Astérix en A Coruña

Por Laureano López

A CORUÑA

26 abr 2010 . Actualizado a las 13:24 h.

Hubo un tiempo en que A Coruña se sentía como la aldea gala de Astérix y Obélix, rodeada de romanos, pero combativa hasta el punto de convertirse, contra viento y marea, en el mascarón de proa de Galicia. Increíblemente, recibía menos atenciones que algunas parroquias remotas. Quizás la situación ayudó a formar el carácter de los coruñeses, dicen que más cercano a los londinenses que a los vigueses. La ciudad en la que nadie es forastero estaba descaradamente marginada. Y surgieron proyectos como el del Gaiás que acentuaron la situación de marginación. Luego, las cosas no es que se arreglaran, pero se apaciguaron, y hasta el entonces alcalde, Francisco Vázquez, llegó a piropear a un conselleiro del PP. Se firmaron los acuerdos para hacer Langosteira, María Pita fue sede de un consejo de ministros de Aznar... La entente cordial con el Gobierno de Santiago se prolongó tras la llegada del bipartito, con Javier Losada ya en la alcaldía.

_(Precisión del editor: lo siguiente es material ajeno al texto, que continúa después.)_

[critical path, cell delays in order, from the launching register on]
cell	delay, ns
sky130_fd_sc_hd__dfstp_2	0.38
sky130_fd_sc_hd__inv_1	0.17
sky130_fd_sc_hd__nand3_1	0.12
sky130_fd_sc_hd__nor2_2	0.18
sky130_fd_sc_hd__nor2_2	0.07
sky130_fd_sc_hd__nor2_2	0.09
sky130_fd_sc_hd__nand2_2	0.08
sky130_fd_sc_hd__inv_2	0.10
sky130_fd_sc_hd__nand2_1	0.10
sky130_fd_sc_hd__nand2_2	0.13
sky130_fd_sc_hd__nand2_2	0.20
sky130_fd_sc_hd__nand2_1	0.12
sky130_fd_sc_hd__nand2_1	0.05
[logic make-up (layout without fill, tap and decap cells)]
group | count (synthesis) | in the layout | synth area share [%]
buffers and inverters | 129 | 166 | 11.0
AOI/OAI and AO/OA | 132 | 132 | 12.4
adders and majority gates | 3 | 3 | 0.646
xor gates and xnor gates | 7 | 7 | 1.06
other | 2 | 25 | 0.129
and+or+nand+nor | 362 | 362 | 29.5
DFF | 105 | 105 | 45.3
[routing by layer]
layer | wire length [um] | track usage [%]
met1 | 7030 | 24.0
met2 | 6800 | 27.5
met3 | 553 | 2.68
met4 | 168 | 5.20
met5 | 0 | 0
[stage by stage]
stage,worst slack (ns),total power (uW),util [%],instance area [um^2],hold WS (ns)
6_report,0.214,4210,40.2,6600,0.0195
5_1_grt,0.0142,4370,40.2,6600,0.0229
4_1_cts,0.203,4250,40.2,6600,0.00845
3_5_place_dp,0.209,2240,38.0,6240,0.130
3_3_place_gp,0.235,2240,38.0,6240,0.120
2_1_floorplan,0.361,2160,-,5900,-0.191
**src/design/mil_regs.svh**
```systemverilog
`ifndef MIL_REGS_SVH
`define MIL_REGS_SVH
// register indices (address = index, matched directly against i_addr)
`define MIL_ADDR_W          8
`define MIL_IDX_CTRL        8'h0b
`define MIL_IDX_PFLAG       8'h0c
`define MIL_IDX_OPTION      8'h81
`define MIL_IDX_PEN         8'h8c
`define MIL_IDX_ISTAT       8'hf0
`define MIL_IDX_IMASK       8'hf1
`define MIL_IDX_PORT        8'hf2
// control, option and peripheral register fields
`define MIL_BIT_GIE         7
`define MIL_BIT_TMR_EN      5
`define MIL_BIT_EXT_EN      4
`define MIL_BIT_PCH_EN      3
`define MIL_BIT_TMR_FLAG    2
`define MIL_BIT_EXT_FLAG    1
`define MIL_BIT_PCH_FLAG    0
`define MIL_BIT_EDGE        6
`define MIL_BIT_CMP         0
// reset values and entry vector
`define MIL_CTRL_RST        8'h00
`define MIL_OPTION_RST      8'hff
`define MIL_VECTOR          13'h0004
// entry takes this many cycles from request sample to vector load
`define MIL_ENTRY_CYC       2'h2
`endif

```
**src/design/mil_pkg.sv**
```systemverilog
`default_nettype none
package mil_pkg;
  typedef enum logic [1:0] {
    MIL_RUN   = 2'b00,
    MIL_SYNC  = 2'b01,
    MIL_ENTER = 2'b10
  } mil_state_t;

  typedef struct packed {
    logic       global_irq_enable;
    logic       ext_en;
    logic       tmr_en;
    logic       pch_en;
    logic       cmp_en;
  } mil_en_t;

  typedef struct packed {
    logic       ext;
    logic       tmr;
    logic       pch;
    logic       cmp;
  } mil_src_t;
endpackage
`default_nettype wire

```
**src/design/mil_edge_det.sv**
```systemverilog
`include "mil_regs.svh"
`default_nettype none
module mil_edge_det
  import mil_pkg::*;
(
  input  wire logic       i_clk,
  input  wire logic       i_rst_n,
  input  wire logic       i_ce,
  input  wire logic       i_rising,
  input  wire logic       i_pin,
  input  wire logic [3:0] i_port_hi,
  input  wire logic       i_port_rd,
  output logic            o_ext_edge,
  output logic            o_port_chg
);
  logic       pin_q;
  logic [3:0] latch_q;
  logic       primed;

  always_ff @(posedge i_clk or negedge i_rst_n) begin
    if (!i_rst_n) begin
      pin_q   <= 1'b0;
      latch_q <= 4'h0;
      primed  <= 1'b0;
    end else if (i_ce) begin
      pin_q  <= i_pin;
      primed <= 1'b1;
      if (i_port_rd) begin
        latch_q <= i_port_hi;
      end
    end
  end

  // selected edge of the external pin
  assign o_ext_edge = primed && i_ce &&
                      (i_rising ? (i_pin && !pin_q) : (!i_pin && pin_q));

  // mismatch with last read value; a change during the read is absorbed
  assign o_port_chg = primed && i_ce && !i_port_rd &&
                      (i_port_hi != latch_q);
endmodule
`default_nettype wire

```
**src/design/mil_entry_seq.sv**
```systemverilog
`include "mil_regs.svh"
`default_nettype none
module mil_entry_seq
  import mil_pkg::*;
(
  input  wire logic        i_clk,
  input  wire logic        i_rst_n,
  input  wire logic        i_ce,
  input  wire logic        i_req,
  input  wire logic        i_block,
  output logic             o_take,
  output logic             o_nop,
  output mil_state_t       o_state
);
  mil_state_t state;
  mil_state_t next_state;

  always_comb begin
    next_state = state;
    case (state)
      MIL_RUN: begin
        if (i_req && !i_block) begin
          next_state = MIL_SYNC;
        end
      end
      MIL_SYNC: begin
        next_state = i_req ? MIL_ENTER : MIL_RUN;
      end
      MIL_ENTER: begin
        next_state = MIL_RUN;
      end
      default: begin
        next_state = MIL_RUN;
      end
    endcase
  end

  always_ff @(posedge i_clk or negedge i_rst_n) begin
    if (!i_rst_n) begin
      state <= MIL_RUN;
    end else if (i_ce) begin
      state <= next_state;
    end
  end

  assign o_take  = i_ce && (state == MIL_ENTER);
  assign o_nop   = i_ce && (state == MIL_RUN) && i_req && i_block;
  assign o_state = state;
endmodule
`default_nettype wire

```
**src/design/mil_irq_logic.sv**
```systemverilog
// Summary of operation
// - four sources: external pin edge, timer overflow, port change, comparator.
// - control bit 7 global enable passes unmasked requests, blocks all when clear.
// - any reset clears the global enable.
// - return-from-interrupt pops the return address and sets global enable.
// - on entry clear global enable, push return address, load vector 0004h.
// - pin or port events reach the vector in three cycles.
// - flags set on their event regardless of any enable bit.
// - clearing global enable suppresses next-cycle interrupt, runs a no-op.
// - external pin edge selected by option bit 6, set means rising.
// - pin edge sets control bit 1; control bit 4 enables it.
// - enabled pin interrupt wakes from sleep; global enable decides branching.
// - timer rollover sets control bit 2; control bit 5 enables it.
// - port pins 7..4 change sets control bit 0; its enable is bit 3.
// - a pin change during a port read may not set the flag.
// - comparator flag and enable live in separate peripheral registers.
// - only the return address is pushed, no working or status save.
// - enabled set flag wakes from sleep even with global enable clear.
`include "mil_regs.svh"
`default_nettype none
module mil_irq_logic
  import mil_pkg::*;
(
  input  wire logic                   i_clk,
  input  wire logic                   i_rst_n,
  input  wire logic                   i_ce,
  input  wire logic [`MIL_ADDR_W-1:0] i_addr,
  input  wire logic [7:0]             i_wdata,
  input  wire logic                   i_wr,
  input  wire logic                   i_rd,
  output logic      [7:0]             o_rdata,
  input  wire logic                   i_ext_irq_pin,
  input  wire logic [3:0]             i_port_hi,
  input  wire logic                   i_port_rd,
  input  wire logic                   i_timer_ovf,
  input  wire logic                   i_cmp_evt,
  input  wire logic                   i_return_from_irq_instr,
  input  wire logic                   i_gie_clr_instr,
  input  wire logic [12:0]            i_pc_next,
  input  wire logic                   i_sleeping,
  output logic                        o_irq_req,
  output logic                        o_take,
  output logic                        o_force_nop,
  output logic                        o_pc_load,
  output logic      [12:0]            o_pc_value,
  output logic                        o_push,
  output logic      [12:0]            o_push_data,
  output logic                        o_pop,
  output logic                        o_wake,
  output logic                        o_irq
);
  logic [7:0] ctrl;
  logic [7:0] option;
  logic       cmp_flag;
  logic       cmp_en;
  logic [3:0] istat;
  logic [3:0] imask;
  logic       gie_blk;
  logic       ext_edge;
  logic       port_chg;
  logic       take;
  logic       nop;
  mil_state_t seq_state;
  mil_src_t   flags;
  mil_src_t   ens;
  mil_src_t   evt;
  mil_src_t   pend;

  function automatic logic wr_at(input logic [`MIL_ADDR_W-1:0] idx);
    wr_at = i_ce && i_wr && (i_addr == idx);
  endfunction

  mil_edge_det u_edge (
    .i_clk      (i_clk),
    .i_rst_n    (i_rst_n),
    .i_ce       (i_ce),
    .i_rising   (option[`MIL_BIT_EDGE]),
    .i_pin      (i_ext_irq_pin),
    .i_port_hi  (i_port_hi),
    .i_port_rd  (i_port_rd),
    .o_ext_edge (ext_edge),
    .o_port_chg (port_chg)
  );

  // four event sources
  assign evt.ext = ext_edge;
  assign evt.tmr = i_ce && i_timer_ovf;
  assign evt.pch = port_chg;
  assign evt.cmp = i_ce && i_cmp_evt;

  assign flags.ext = ctrl[`MIL_BIT_EXT_FLAG];
  assign flags.tmr = ctrl[`MIL_BIT_TMR_FLAG];
  assign flags.pch = ctrl[`MIL_BIT_PCH_FLAG];
  assign flags.cmp = cmp_flag;
  assign ens.ext   = ctrl[`MIL_BIT_EXT_EN];
  assign ens.tmr   = ctrl[`MIL_BIT_TMR_EN];
  assign ens.pch   = ctrl[`MIL_BIT_PCH_EN];
  assign ens.cmp   = cmp_en;

  assign pend = flags & ens;
  assign o_irq_req = (|pend) && ctrl[`MIL_BIT_GIE];

  // global enable, enables and core-owned flags
  always_ff @(posedge i_clk or negedge i_rst_n) begin
    if (!i_rst_n) begin
      ctrl <= `MIL_CTRL_RST;
    end else if (i_ce) begin
      if (wr_at(`MIL_IDX_CTRL)) begin
        ctrl <= i_wdata;
      end
      if (i_gie_clr_instr || take) begin
        ctrl[`MIL_BIT_GIE] <= 1'b0;
      end else if (i_return_from_irq_instr) begin
        ctrl[`MIL_BIT_GIE] <= 1'b1;
      end
      // set wins over software clear, enables ignored
      if (evt.ext) begin
        ctrl[`MIL_BIT_EXT_FLAG] <= 1'b1;
      end
      if (evt.tmr) begin
        ctrl[`MIL_BIT_TMR_FLAG] <= 1'b1;
      end
      if (evt.pch) begin
        ctrl[`MIL_BIT_PCH_FLAG] <= 1'b1;
      end
    end
  end

  always_ff @(posedge i_clk or negedge i_rst_n) begin
    if (!i_rst_n) begin
      option <= `MIL_OPTION_RST;
    end else if (wr_at(`MIL_IDX_OPTION)) begin
      option <= i_wdata;
    end
  end

  // peripheral flag and enable registers
  always_ff @(posedge i_clk or negedge i_rst_n) begin
    if (!i_rst_n) begin
      cmp_flag <= 1'b0;
      cmp_en   <= 1'b0;
    end else if (i_ce) begin
      if (wr_at(`MIL_IDX_PFLAG)) begin
        cmp_flag <= i_wdata[`MIL_BIT_CMP];
      end
      if (evt.cmp) begin
        cmp_flag <= 1'b1;
      end
      if (wr_at(`MIL_IDX_PEN)) begin
        cmp_en <= i_wdata[`MIL_BIT_CMP];
      end
    end
  end

  // clear of global enable blocks the next cycle's entry
  always_ff @(posedge i_clk or negedge i_rst_n) begin
    if (!i_rst_n) begin
      gie_blk <= 1'b0;
    end else if (i_ce) begin
      gie_blk <= i_gie_clr_instr;
    end
  end

  mil_entry_seq u_seq (
    .i_clk   (i_clk),
    .i_rst_n (i_rst_n),
    .i_ce    (i_ce),
    .i_req   (o_irq_req && !i_gie_clr_instr),
    .i_block (gie_blk || i_sleeping),
    .o_take  (take),
    .o_nop   (nop),
    .o_state (seq_state)
  );

  // entry: push return address only, vector load; fixed pipeline length
  assign o_take      = take;
  assign o_pc_load   = take;
  assign o_pc_value  = `MIL_VECTOR;
  assign o_push      = take;
  assign o_push_data = i_pc_next;
  assign o_pop       = i_ce && i_return_from_irq_instr;
  // pending request ignored in the cycle after a global enable clear
  assign o_force_nop = nop || (i_ce && seq_state == MIL_SYNC) ||
                       (i_ce && gie_blk && (|pend));

  // wake regardless of global enable
  assign o_wake = i_sleeping && (|pend);

  // event status, write one to clear, set wins
  always_ff @(posedge i_clk or negedge i_rst_n) begin
    if (!i_rst_n) begin
      istat <= 4'h0;
      imask <= 4'h0;
    end else if (i_ce) begin
      if (wr_at(`MIL_IDX_ISTAT)) begin
        istat <= (istat & ~i_wdata[3:0]) | evt;
      end else begin
        istat <= istat | evt;
      end
      if (wr_at(`MIL_IDX_IMASK)) begin
        imask <= i_wdata[3:0];
      end
    end
  end

  assign o_irq = |(istat & imask);

  // read port
  always_ff @(posedge i_clk or negedge i_rst_n) begin
    if (!i_rst_n) begin
      o_rdata <= 8'h00;
    end else if (i_ce) begin
      o_rdata <= 8'h00;
      if (i_rd) begin
        case (i_addr)
          `MIL_IDX_CTRL:   o_rdata <= ctrl;
          `MIL_IDX_OPTION: o_rdata <= option;
          `MIL_IDX_PFLAG:  o_rdata <= {7'h00, cmp_flag};
          `MIL_IDX_PEN:    o_rdata <= {7'h00, cmp_en};
          `MIL_IDX_ISTAT:  o_rdata <= {4'h0, istat};
          `MIL_IDX_IMASK:  o_rdata <= {4'h0, imask};
          `MIL_IDX_PORT:   o_rdata <= {6'h00, seq_state};
          default:         o_rdata <= 8'h00;
        endcase
      end
    end
  end

  a_gie_reenable: assert property (@(posedge i_clk) disable iff (!i_rst_n)
    i_ce && i_return_from_irq_instr && !i_gie_clr_instr && !take
    |=> ctrl[`MIL_BIT_GIE]) else $error("gie not set by return");
  a_entry_clears_gie: assert property (@(posedge i_clk)
    disable iff (!i_rst_n)
    take |=> !ctrl[`MIL_BIT_GIE]) else $error("gie kept on entry");
  a_entry_latency: assert property (@(posedge i_clk) disable iff (!i_rst_n)
    seq_state == MIL_SYNC && o_irq_req && i_ce && !i_gie_clr_instr
    |=> take)
    else $error("entry late");
  a_no_entry_off: assert property (@(posedge i_clk) disable iff (!i_rst_n)
    take |-> $past(o_irq_req, 2)) else $error("entry without request");
  a_flag_sticks: assert property (@(posedge i_clk) disable iff (!i_rst_n)
    evt.tmr |=> ctrl[`MIL_BIT_TMR_FLAG]) else $error("timer flag lost");
  a_ext_flag: assert property (@(posedge i_clk) disable iff (!i_rst_n)
    evt.ext |=> ctrl[`MIL_BIT_EXT_FLAG]) else $error("ext flag lost");
  a_pch_flag: assert property (@(posedge i_clk) disable iff (!i_rst_n)
    evt.pch |=> ctrl[`MIL_BIT_PCH_FLAG]) else $error("port flag lost");
  a_cmp_flag: assert property (@(posedge i_clk) disable iff (!i_rst_n)
    evt.cmp |=> cmp_flag) else $error("cmp flag lost");
  a_nop_block: assert property (@(posedge i_clk) disable iff (!i_rst_n)
    i_ce && i_gie_clr_instr |=> !take) else $error("entry after clear");
  a_wake_pend: assert property (@(posedge i_clk) disable iff (!i_rst_n)
    i_sleeping && (|pend) |-> o_wake) else $error("no wake");
  a_req_form: assert property (@(posedge i_clk) disable iff (!i_rst_n)
    o_irq_req |-> ctrl[`MIL_BIT_GIE] && (|pend)) else $error("bad req");

  c_entry: cover property (@(posedge i_clk) disable iff (!i_rst_n) take);
  c_nop: cover property (@(posedge i_clk) disable iff (!i_rst_n) nop);
  c_wake: cover property (@(posedge i_clk) disable iff (!i_rst_n) o_wake);
endmodule
`default_nettype wire

```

Pero el regreso del PP a la Xunta desató una guerra sin cuartel que hoy vive su máximo esplendor. ¿Está estrangulando la Xunta a A Coruña?, ¿o es que el alcalde quiere minar el crédito de su rival Carlos Negreira?, ¿es esta Xunta buenísima, o nefasta?, ¿intentan crear los populares un gobierno paralelo al de Losada con el delegado y algunos conselleiros?, ¿tratan de bloquear los socialistas a Feijoo?, ¿habría las mismas quejas de seguir el bipartito?, ¿intentará la Xunta retrasar la aprobación del plan general?, ¿lo permitiría el PP coruñés?, ¿estamos simplemente ante una madrugadora precampaña electoral?...

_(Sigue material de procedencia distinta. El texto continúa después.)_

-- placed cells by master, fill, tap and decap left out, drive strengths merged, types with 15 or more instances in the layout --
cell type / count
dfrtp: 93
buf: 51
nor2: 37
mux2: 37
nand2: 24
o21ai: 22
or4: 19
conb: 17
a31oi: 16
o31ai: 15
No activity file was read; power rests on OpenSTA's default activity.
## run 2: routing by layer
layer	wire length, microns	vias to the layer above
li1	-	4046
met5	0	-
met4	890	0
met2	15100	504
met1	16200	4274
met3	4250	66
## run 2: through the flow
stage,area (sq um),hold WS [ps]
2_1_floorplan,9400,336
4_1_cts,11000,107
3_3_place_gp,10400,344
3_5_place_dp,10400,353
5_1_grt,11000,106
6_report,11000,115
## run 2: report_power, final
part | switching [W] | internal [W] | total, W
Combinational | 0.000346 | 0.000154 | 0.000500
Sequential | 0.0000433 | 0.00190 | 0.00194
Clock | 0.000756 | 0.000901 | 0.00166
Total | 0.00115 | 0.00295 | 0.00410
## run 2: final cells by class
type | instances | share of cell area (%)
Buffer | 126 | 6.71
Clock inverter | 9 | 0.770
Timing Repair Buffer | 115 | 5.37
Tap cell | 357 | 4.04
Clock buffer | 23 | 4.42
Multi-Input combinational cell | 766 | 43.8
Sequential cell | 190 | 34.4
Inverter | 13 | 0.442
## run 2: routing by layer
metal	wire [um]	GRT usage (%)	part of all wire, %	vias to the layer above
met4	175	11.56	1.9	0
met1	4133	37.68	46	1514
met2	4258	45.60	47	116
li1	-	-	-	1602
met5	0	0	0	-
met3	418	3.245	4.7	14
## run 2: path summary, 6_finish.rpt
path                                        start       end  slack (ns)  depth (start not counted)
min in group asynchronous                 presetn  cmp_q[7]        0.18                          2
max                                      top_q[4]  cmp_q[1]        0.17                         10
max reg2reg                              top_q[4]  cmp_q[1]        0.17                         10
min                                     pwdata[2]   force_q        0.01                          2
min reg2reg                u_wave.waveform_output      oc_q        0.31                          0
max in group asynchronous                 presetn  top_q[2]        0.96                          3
**src/rtl/lps_pkg.sv**
```systemverilog
/*
 * Shared constants and carrier types for the panel power save sequencer.
 * Assumes a single 25 MHz system clock domain and a host front end that
 * has already decoded bus cycles into register and command strobes.
 */
package lps_pkg;

	// ----------------------------------------------------------------
	// Register map
	// ----------------------------------------------------------------
	localparam logic [15:0] LPS_PWR_SAVE_CTRL_OFS = 16'h0008;
	localparam int LPS_PSE_BIT = 0;         // Power save enable
	localparam int LPS_SLEEPING_BIT = 1;    // Read-only: low-power state reached
	localparam logic [7:0] LPS_PWR_SAVE_CTRL_RST = 8'h00;

	// ----------------------------------------------------------------
	// Sequencing counts
	// ----------------------------------------------------------------
	localparam int LPS_BLANK_FRAMES = 1;    // Whole blank frames before sleep
	localparam logic [1:0] LPS_BLANK_FRAMES_CNT = 2'(LPS_BLANK_FRAMES);

	// Sequencer states
	typedef enum logic [2:0] {
		LPS_RUN = 3'b000,
		LPS_WAIT_FRAME = 3'b001,
		LPS_BLANK = 3'b010,
		LPS_SLEEP = 3'b011,
		LPS_WAKE = 3'b100
	} lps_state_t;

	// Panel interface pin levels
	typedef struct packed {
		logic row_driver_disable;          // Low turns row driver bias off
		logic frame_pulse;
		logic row_shift_clock;
		logic ac_drive_inversion;
		logic line_pulse;
		logic column_enable_chain_clock;
		logic pixel_shift_clock;
		logic [3:0] panel_pixel_data;
		logic crystal_drive_out;
	} lps_panel_t;

	// Host side pins that must float while asleep
	typedef struct packed {
		logic [7:0] host_data_bus;
		logic host_data_oe;
		logic wait_n;
		logic wait_oe;
	} lps_host_pins_t;

	// Parked levels: everything low except row shift clock and crystal drive
	localparam lps_panel_t LPS_PANEL_PARKED = '{
		row_driver_disable: 1'b0,
		frame_pulse: 1'b0,
		row_shift_clock: 1'b1,
		ac_drive_inversion: 1'b0,
		line_pulse: 1'b0,
		column_enable_chain_clock: 1'b0,
		pixel_shift_clock: 1'b0,
		panel_pixel_data: 4'h0,
		crystal_drive_out: 1'b1
	};

	localparam lps_host_pins_t LPS_HOST_RELEASED = '{
		host_data_bus: 8'h00,
		host_data_oe: 1'b0,
		wait_n: 1'b1,
		wait_oe: 1'b0
	};

endpackage : lps_pkg

```
**src/rtl/lps_power_save_ctrl.sv**
```systemverilog
/*
 * Power save sequencer for a graphics panel controller: register bit and
 * indirect command entry, frame-aligned blanking, panel pin parking,
 * host bus release and internal clock halt.
 * Assumes register/command strobes, panel timing and host pin drives all
 * come from logic on clk_sys; frame_start pulses once per frame while the
 * panel timing runs.
 */
`timescale 1ns/100ps
`default_nettype none

module lps_power_save_ctrl #(
	parameter logic [7:0] CMD_SLEEP = 8'h53,    // Sleep command code
	parameter logic [7:0] CMD_SYS_SETUP = 8'h40 // System setup command code
) (
	input wire logic clk_sys,
	input wire logic rst,
	input wire logic reg_wr,
	input wire logic reg_rd,
	input wire logic [15:0] reg_addr,
	input wire logic [7:0] reg_wdata,
	output logic [7:0] reg_rdata,
	input wire logic cmd_valid,
	input wire logic [7:0] cmd_byte,
	input wire logic display_on,
	input wire logic frame_start,
	input wire lps_pkg::lps_panel_t panel_in,
	input wire lps_pkg::lps_host_pins_t host_in,
	output lps_pkg::lps_panel_t panel_out,
	output lps_pkg::lps_host_pins_t host_out,
	output logic clocks_halted,
	output logic mem_ctrl_hold,
	output logic sleeping
);

	// ----------------------------------------------------------------
	// Register access and command decode
	// ----------------------------------------------------------------
	logic pse;
	logic next_pse;
	logic [7:0] next_reg_rdata;
	logic ctrl_wr;
	logic sleep_cmd;
	logic setup_cmd;

	assign ctrl_wr = reg_wr && (reg_addr == lps_pkg::LPS_PWR_SAVE_CTRL_OFS);
	assign sleep_cmd = cmd_valid && (cmd_byte == CMD_SLEEP);
	assign setup_cmd = cmd_valid && (cmd_byte == CMD_SYS_SETUP);

	// Enable bit; command strobes win over a same-cycle register write
	always_comb begin
		next_pse = pse;
		if (ctrl_wr) begin
			next_pse = reg_wdata[lps_pkg::LPS_PSE_BIT];
		end
		if (setup_cmd) begin
			next_pse = 1'b0;
		end
		if (sleep_cmd) begin
			next_pse = 1'b1;
		end
	end

	// Readback; unused bits read zero
	always_comb begin
		next_reg_rdata = reg_rdata;
		if (reg_rd) begin
			next_reg_rdata = 8'h00;
			if (reg_addr == lps_pkg::LPS_PWR_SAVE_CTRL_OFS) begin
				next_reg_rdata[lps_pkg::LPS_PSE_BIT] = pse;
				next_reg_rdata[lps_pkg::LPS_SLEEPING_BIT] = sleeping;
			end
		end
	end

	always_ff @(posedge clk_sys or posedge rst) begin
		if (rst) begin
			pse <= lps_pkg::LPS_PWR_SAVE_CTRL_RST[lps_pkg::LPS_PSE_BIT];
			reg_rdata <= 8'h00;
		end else begin
			pse <= next_pse;
			reg_rdata <= next_reg_rdata;
		end
	end

	// ----------------------------------------------------------------
	// Entry and exit sequencer
	// ----------------------------------------------------------------
	lps_pkg::lps_state_t state;
	lps_pkg::lps_state_t next_state;
	logic [1:0] frame_cnt;
	logic [1:0] next_frame_cnt;

	// A mid-frame request waits under one frame for the boundary, then
	// blanks one whole frame, so the disable line falls in 1..2 frames.
	always_comb begin
		next_state = state;
		next_frame_cnt = frame_cnt;
		case (state)
			lps_pkg::LPS_RUN: begin
				// boundary seen now
				// A boundary in the first enabled cycle must not be lost, or the
				// disable line would fall a cycle past the two-frame limit.
				if (pse && frame_start) begin
					next_state = lps_pkg::LPS_BLANK;
					next_frame_cnt = 2'd0;
				end else if (pse) begin
					next_state = lps_pkg::LPS_WAIT_FRAME;
				end
			end
			lps_pkg::LPS_WAIT_FRAME: begin
				if (!pse) begin
					next_state = lps_pkg::LPS_RUN;
				end else if (frame_start) begin
					next_state = lps_pkg::LPS_BLANK;
					next_frame_cnt = 2'd0;
				end
			end
			lps_pkg::LPS_BLANK: begin
				if (!pse) begin
					next_state = lps_pkg::LPS_RUN;
				end else if (frame_start) begin
					if (frame_cnt + 2'd1 >= lps_pkg::LPS_BLANK_FRAMES_CNT) begin
						next_state = lps_pkg::LPS_SLEEP;
					end else begin
						next_frame_cnt = frame_cnt + 2'd1;
					end
				end
			end
			lps_pkg::LPS_SLEEP: begin
				if (!pse) begin
					next_state = lps_pkg::LPS_WAKE;
				end
			end
			lps_pkg::LPS_WAKE: begin
				// One cycle here before re-arming; clocks and panel drive both resumed on entering WAKE
				next_state = pse ? lps_pkg::LPS_WAIT_FRAME : lps_pkg::LPS_RUN;
			end
			default: begin
				next_state = lps_pkg::LPS_RUN;
			end
		endcase
	end

	always_ff @(posedge clk_sys or posedge rst) begin
		if (rst) begin
			state <= lps_pkg::LPS_RUN;
			frame_cnt <= 2'd0;
		end else begin
			state <= next_state;
			frame_cnt <= next_frame_cnt;
		end
	end

	// ----------------------------------------------------------------
	// Pin steering
	// ----------------------------------------------------------------
	lps_pkg::lps_panel_t next_panel_out;
	lps_pkg::lps_host_pins_t next_host_out;
	logic next_clocks_halted;
	logic next_mem_ctrl_hold;
	logic next_sleeping;
	logic asleep;

	assign asleep = (next_state == lps_pkg::LPS_SLEEP);

	// Outputs follow next_state so pins and halt change together
	always_comb begin
		next_panel_out = panel_in;
		next_host_out = host_in;
		if (next_state == lps_pkg::LPS_BLANK) begin
			next_panel_out.panel_pixel_data = 4'h0;
		end
		if (asleep || !display_on) begin
			next_panel_out = lps_pkg::LPS_PANEL_PARKED;
			next_host_out = lps_pkg::LPS_HOST_RELEASED;
		end
		next_clocks_halted = asleep;
		next_mem_ctrl_hold = asleep;
		next_sleeping = asleep;
	end

	// Registers elsewhere are kept by the clock halt, not by reset
	always_ff @(posedge clk_sys or posedge rst) begin
		if (rst) begin
			panel_out <= lps_pkg::LPS_PANEL_PARKED;
			host_out <= lps_pkg::LPS_HOST_RELEASED;
			clocks_halted <= 1'b0;
			mem_ctrl_hold <= 1'b0;
			sleeping <= 1'b0;
		end else begin
			panel_out <= next_panel_out;
			host_out <= next_host_out;
			clocks_halted <= next_clocks_halted;
			mem_ctrl_hold <= next_mem_ctrl_hold;
			sleeping <= next_sleeping;
		end
	end

endmodule : lps_power_save_ctrl

`default_nettype wire

```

En el humo y las cenizas que deja el bombardeo de los partidos políticos en esta batalla de A Coruña, mucho menos épica que la que vivieron nuestros antepasados hace 200 años, se divisa el panorama real: la ría coruñesa agoniza, al plan de transporte metropolitano ni se le espera, el metro ligero está en estudio permanente, casi nada o nada se sabe del área metropolitana, Nostián se ahoga en su propia basura, el párking del Parrote se encuentra en punto muerto, la tercera ronda avanza a trompicones, la anunciada ampliación de la AP-9 por el sur no toca para el norte, y pintan bastos para el desarrollo de un plan general sobre el que deberá pivotar el futuro de la ciudad.

Es cierto que la Xunta, que desde luego algo ha hecho, ha heredado todas las promesas no cumplidas por otras xuntas, que no son pocas, pero también debe hacer muchísimo más. Por ello, no es solo lógico, sino necesario, que el alcalde, que es quien representa legítimamente los intereses de A Coruña, reivindique lo mucho que se debe a esta ciudad, lo deba quien lo deba. Estaría bien que de vez en cuando el PP lo apoyase en sus demandas, incluso ante la Xunta. Y que se diese la situación inversa, incluso ante el Gobierno de Zapatero. ¿O no es el fin de unos y otros el progreso y el bienestar de todos los coruñeses?